What the task asks:
Would you give all of the records again, exactly as they read?

Collected data:
::::
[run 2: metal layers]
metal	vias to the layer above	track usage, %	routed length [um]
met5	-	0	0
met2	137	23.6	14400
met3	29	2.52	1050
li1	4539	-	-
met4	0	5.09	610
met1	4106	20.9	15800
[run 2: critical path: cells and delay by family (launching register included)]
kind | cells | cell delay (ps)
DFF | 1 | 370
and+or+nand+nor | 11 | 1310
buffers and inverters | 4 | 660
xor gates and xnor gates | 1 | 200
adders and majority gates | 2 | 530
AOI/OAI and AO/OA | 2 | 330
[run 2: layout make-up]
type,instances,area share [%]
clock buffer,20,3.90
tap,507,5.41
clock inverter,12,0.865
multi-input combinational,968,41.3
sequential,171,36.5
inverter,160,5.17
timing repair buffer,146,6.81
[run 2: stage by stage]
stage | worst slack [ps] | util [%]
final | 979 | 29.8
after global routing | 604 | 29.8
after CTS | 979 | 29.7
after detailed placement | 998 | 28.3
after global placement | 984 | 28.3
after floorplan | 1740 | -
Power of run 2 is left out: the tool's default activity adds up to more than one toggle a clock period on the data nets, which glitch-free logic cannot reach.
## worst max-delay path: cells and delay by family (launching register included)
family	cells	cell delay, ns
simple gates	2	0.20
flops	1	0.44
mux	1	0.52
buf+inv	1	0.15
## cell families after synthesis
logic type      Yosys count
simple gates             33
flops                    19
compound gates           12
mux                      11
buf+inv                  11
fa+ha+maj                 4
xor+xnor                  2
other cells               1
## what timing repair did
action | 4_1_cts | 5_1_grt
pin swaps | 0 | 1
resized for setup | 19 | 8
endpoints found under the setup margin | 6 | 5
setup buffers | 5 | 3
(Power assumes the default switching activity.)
**src/rtl/ecc72_pkg.sv**
```systemverilog
`default_nettype none
// ecc72_pkg: extended Hamming (72,64) position map, syndrome lookup and classification types.
// Revision 1.0
package ecc72_pkg;

  localparam int DATA_W = 64;
  localparam int CHK_W  = 7;
  localparam int PAR_W  = 1;
  localparam int SYN_W  = CHK_W + PAR_W;
  localparam int CW_W   = 72;

  typedef enum logic [1:0] {
    CLEAN  = 2'd0,
    CORR   = 2'd1,
    UNCORR = 2'd2
  } cls_t;

  typedef logic [DATA_W-1:0][CHK_W-1:0] pos_map_t;

  typedef struct packed {
    logic       hit;
    logic [5:0] idx;
  } dpos_t;

  // Data bit n occupies the n-th non-power-of-two Hamming position from 3 upward.
  function automatic pos_map_t build_pos_map();
    pos_map_t m;
    int       n;
    m = '0;
    n = 0;
    for (int p = 3; p < CW_W; p++) begin
      if ((p & (p - 1)) != 0) begin
        m[6'(n)] = CHK_W'(p);
        n++;
      end
    end
    return m;
  endfunction

  localparam pos_map_t POS_MAP = build_pos_map();

  function automatic dpos_t syn_to_idx(input logic [CHK_W-1:0] s);
    dpos_t r;
    r = '0;
    for (int j = 0; j < DATA_W; j++) begin
      if (POS_MAP[6'(j)] == s) begin
        r.hit = 1'b1;
        r.idx = 6'(j);
      end
    end
    return r;
  endfunction

endpackage
`default_nettype wire

```
**src/rtl/ecc72_syndrome.sv**
```systemverilog
`default_nettype none
// ecc72_syndrome: combinational syndrome and overall parity of a 72-bit codeword.
// With check bits and P zeroed on the input, syn yields the check bits an encoder must emit.
module ecc72_syndrome
  import ecc72_pkg::*;
(
  input  logic [CW_W-1:0]  cw,
  output logic [CHK_W-1:0] syn,
  output logic             par
);

  always_comb begin
    syn = cw[DATA_W +: CHK_W];
    for (int j = 0; j < DATA_W; j++) begin
      if (cw[7'(j)]) syn = syn ^ POS_MAP[6'(j)];
    end
    par = ^cw;
  end

endmodule
`default_nettype wire

```
**src/rtl/ecc72_decode_pipe.sv**
```systemverilog
`default_nettype none
// ecc72_decode_pipe: two-stage SECDED (72,64) decoder with valid/ready flow control and
// saturating corrected/uncorrectable event counters. Revision 1.0
module ecc72_decode_pipe
  import ecc72_pkg::*;
#(
  parameter int CNT_W      = 16,
  parameter bit CORRECT_EN = 1'b1
) (
  input  logic              clk,
  input  logic              rst,
  input  logic              in_valid,
  output logic              in_ready,
  input  logic [CW_W-1:0]   in_data,
  output logic              out_valid,
  input  logic              out_ready,
  output logic [DATA_W-1:0] out_data,
  output logic              out_corr,
  output logic              out_uncorr,
  output logic [SYN_W-1:0]  out_syn,
  input  logic              cnt_clr,
  output logic [CNT_W-1:0]  cnt_corr,
  output logic [CNT_W-1:0]  cnt_uncorr
);

  logic              adv;
  logic              fire;
  logic [CHK_W-1:0]  syn_in;
  logic              par_in;
  logic              s1_valid;
  logic [DATA_W-1:0] s1_data;
  logic [CHK_W-1:0]  s1_syn;
  logic              s1_par;
  cls_t              cls;
  dpos_t             dpos;
  logic [DATA_W-1:0] fixed;

  assign adv      = !out_valid || out_ready;
  assign in_ready = adv && !rst;
  assign fire     = out_valid && out_ready;

  ecc72_syndrome u_syndrome (
    .cw  (in_data),
    .syn (syn_in),
    .par (par_in)
  );

  // Stage 1: only the data part of the codeword is kept; check bits live on in the syndrome.
  always_ff @(posedge clk) begin
    if (rst) begin
      s1_valid <= 1'b0;
      s1_data  <= '0;
      s1_syn   <= '0;
      s1_par   <= 1'b0;
    end else if (adv) begin
      s1_valid <= in_valid;
      if (in_valid) begin
        s1_data <= in_data[DATA_W-1:0];
        s1_syn  <= syn_in;
        s1_par  <= par_in;
      end
    end
  end

  always_comb begin
    fixed = s1_data;
    dpos  = syn_to_idx(s1_syn);
    if (!s1_par) begin
      cls = (s1_syn == '0) ? CLEAN : UNCORR;
    end else if ((s1_syn & (s1_syn - CHK_W'(1))) == '0) begin
      // Zero or power-of-two syndrome: P or a check bit flipped, data is intact.
      cls = CORR;
    end else if (dpos.hit) begin
      cls = CORR;
      if (CORRECT_EN) fixed[dpos.idx] = ~fixed[dpos.idx];
    end else begin
      cls = UNCORR;
    end
  end

  always_ff @(posedge clk) begin
    if (rst) begin
      out_valid  <= 1'b0;
      out_data   <= '0;
      out_syn    <= '0;
      out_corr   <= 1'b0;
      out_uncorr <= 1'b0;
    end else if (adv) begin
      out_valid  <= s1_valid;
      out_data   <= fixed;
      out_syn    <= {s1_par, s1_syn};
      out_corr   <= s1_valid && (cls == CORR);
      out_uncorr <= s1_valid && (cls == UNCORR);
    end
  end

  always_ff @(posedge clk) begin
    if (rst || cnt_clr) begin
      cnt_corr   <= '0;
      cnt_uncorr <= '0;
    end else if (fire) begin
      if (out_corr && !(&cnt_corr))     cnt_corr   <= cnt_corr + CNT_W'(1);
      if (out_uncorr && !(&cnt_uncorr)) cnt_uncorr <= cnt_uncorr + CNT_W'(1);
    end
  end

endmodule
`default_nettype wire

```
::::
Solution for this task:
[run 2: metal layers]
metal	vias to the layer above	track usage, %	routed length [um]
met5	-	0	0
met2	137	23.6	14400
met3	29	2.52	1050
li1	4539	-	-
met4	0	5.09	610
met1	4106	20.9	15800
[run 2: critical path: cells and delay by family (launching register included)]
kind | cells | cell delay (ps)
DFF | 1 | 370
and+or+nand+nor | 11 | 1310
buffers and inverters | 4 | 660
xor gates and xnor gates | 1 | 200
adders and majority gates | 2 | 530
AOI/OAI and AO/OA | 2 | 330
[run 2: layout make-up]
type,instances,area share [%]
clock buffer,20,3.90
tap,507,5.41
clock inverter,12,0.865
multi-input combinational,968,41.3
sequential,171,36.5
inverter,160,5.17
timing repair buffer,146,6.81
[run 2: stage by stage]
stage | worst slack [ps] | util [%]
final | 979 | 29.8
after global routing | 604 | 29.8
after CTS | 979 | 29.7
after detailed placement | 998 | 28.3
after global placement | 984 | 28.3
after floorplan | 1740 | -
Power of run 2 is left out: the tool's default activity adds up to more than one toggle a clock period on the data nets, which glitch-free logic cannot reach.
## worst max-delay path: cells and delay by family (launching register included)
family	cells	cell delay, ns
simple gates	2	0.20
flops	1	0.44
mux	1	0.52
buf+inv	1	0.15
## cell families after synthesis
logic type      Yosys count
simple gates             33
flops                    19
compound gates           12
mux                      11
buf+inv                  11
fa+ha+maj                 4
xor+xnor                  2
other cells               1
## what timing repair did
action | 4_1_cts | 5_1_grt
pin swaps | 0 | 1
resized for setup | 19 | 8
endpoints found under the setup margin | 6 | 5
setup buffers | 5 | 3
(Power assumes the default switching activity.)
**src/rtl/ecc72_pkg.sv**
```systemverilog
`default_nettype none
// ecc72_pkg: extended Hamming (72,64) position map, syndrome lookup and classification types.
// Revision 1.0
package ecc72_pkg;

  localparam int DATA_W = 64;
  localparam int CHK_W  = 7;
  localparam int PAR_W  = 1;
  localparam int SYN_W  = CHK_W + PAR_W;
  localparam int CW_W   = 72;

  typedef enum logic [1:0] {
    CLEAN  = 2'd0,
    CORR   = 2'd1,
    UNCORR = 2'd2
  } cls_t;

  typedef logic [DATA_W-1:0][CHK_W-1:0] pos_map_t;

  typedef struct packed {
    logic       hit;
    logic [5:0] idx;
  } dpos_t;

  // Data bit n occupies the n-th non-power-of-two Hamming position from 3 upward.
  function automatic pos_map_t build_pos_map();
    pos_map_t m;
    int       n;
    m = '0;
    n = 0;
    for (int p = 3; p < CW_W; p++) begin
      if ((p & (p - 1)) != 0) begin
        m[6'(n)] = CHK_W'(p);
        n++;
      end
    end
    return m;
  endfunction

  localparam pos_map_t POS_MAP = build_pos_map();

  function automatic dpos_t syn_to_idx(input logic [CHK_W-1:0] s);
    dpos_t r;
    r = '0;
    for (int j = 0; j < DATA_W; j++) begin
      if (POS_MAP[6'(j)] == s) begin
        r.hit = 1'b1;
        r.idx = 6'(j);
      end
    end
    return r;
  endfunction

endpackage
`default_nettype wire

```
**src/rtl/ecc72_syndrome.sv**
```systemverilog
`default_nettype none
// ecc72_syndrome: combinational syndrome and overall parity of a 72-bit codeword.
// With check bits and P zeroed on the input, syn yields the check bits an encoder must emit.
module ecc72_syndrome
  import ecc72_pkg::*;
(
  input  logic [CW_W-1:0]  cw,
  output logic [CHK_W-1:0] syn,
  output logic             par
);

  always_comb begin
    syn = cw[DATA_W +: CHK_W];
    for (int j = 0; j < DATA_W; j++) begin
      if (cw[7'(j)]) syn = syn ^ POS_MAP[6'(j)];
    end
    par = ^cw;
  end

endmodule
`default_nettype wire

```
**src/rtl/ecc72_decode_pipe.sv**
```systemverilog
`default_nettype none
// ecc72_decode_pipe: two-stage SECDED (72,64) decoder with valid/ready flow control and
// saturating corrected/uncorrectable event counters. Revision 1.0
module ecc72_decode_pipe
  import ecc72_pkg::*;
#(
  parameter int CNT_W      = 16,
  parameter bit CORRECT_EN = 1'b1
) (
  input  logic              clk,
  input  logic              rst,
  input  logic              in_valid,
  output logic              in_ready,
  input  logic [CW_W-1:0]   in_data,
  output logic              out_valid,
  input  logic              out_ready,
  output logic [DATA_W-1:0] out_data,
  output logic              out_corr,
  output logic              out_uncorr,
  output logic [SYN_W-1:0]  out_syn,
  input  logic              cnt_clr,
  output logic [CNT_W-1:0]  cnt_corr,
  output logic [CNT_W-1:0]  cnt_uncorr
);

  logic              adv;
  logic              fire;
  logic [CHK_W-1:0]  syn_in;
  logic              par_in;
  logic              s1_valid;
  logic [DATA_W-1:0] s1_data;
  logic [CHK_W-1:0]  s1_syn;
  logic              s1_par;
  cls_t              cls;
  dpos_t             dpos;
  logic [DATA_W-1:0] fixed;

  assign adv      = !out_valid || out_ready;
  assign in_ready = adv && !rst;
  assign fire     = out_valid && out_ready;

  ecc72_syndrome u_syndrome (
    .cw  (in_data),
    .syn (syn_in),
    .par (par_in)
  );

  // Stage 1: only the data part of the codeword is kept; check bits live on in the syndrome.
  always_ff @(posedge clk) begin
    if (rst) begin
      s1_valid <= 1'b0;
      s1_data  <= '0;
      s1_syn   <= '0;
      s1_par   <= 1'b0;
    end else if (adv) begin
      s1_valid <= in_valid;
      if (in_valid) begin
        s1_data <= in_data[DATA_W-1:0];
        s1_syn  <= syn_in;
        s1_par  <= par_in;
      end
    end
  end

  always_comb begin
    fixed = s1_data;
    dpos  = syn_to_idx(s1_syn);
    if (!s1_par) begin
      cls = (s1_syn == '0) ? CLEAN : UNCORR;
    end else if ((s1_syn & (s1_syn - CHK_W'(1))) == '0) begin
      // Zero or power-of-two syndrome: P or a check bit flipped, data is intact.
      cls = CORR;
    end else if (dpos.hit) begin
      cls = CORR;
      if (CORRECT_EN) fixed[dpos.idx] = ~fixed[dpos.idx];
    end else begin
      cls = UNCORR;
    end
  end

  always_ff @(posedge clk) begin
    if (rst) begin
      out_valid  <= 1'b0;
      out_data   <= '0;
      out_syn    <= '0;
      out_corr   <= 1'b0;
      out_uncorr <= 1'b0;
    end else if (adv) begin
      out_valid  <= s1_valid;
      out_data   <= fixed;
      out_syn    <= {s1_par, s1_syn};
      out_corr   <= s1_valid && (cls == CORR);
      out_uncorr <= s1_valid && (cls == UNCORR);
    end
  end

  always_ff @(posedge clk) begin
    if (rst || cnt_clr) begin
      cnt_corr   <= '0;
      cnt_uncorr <= '0;
    end else if (fire) begin
      if (out_corr && !(&cnt_corr))     cnt_corr   <= cnt_corr + CNT_W'(1);
      if (out_uncorr && !(&cnt_uncorr)) cnt_uncorr <= cnt_uncorr + CNT_W'(1);
    end
  end

endmodule
`default_nettype wire

```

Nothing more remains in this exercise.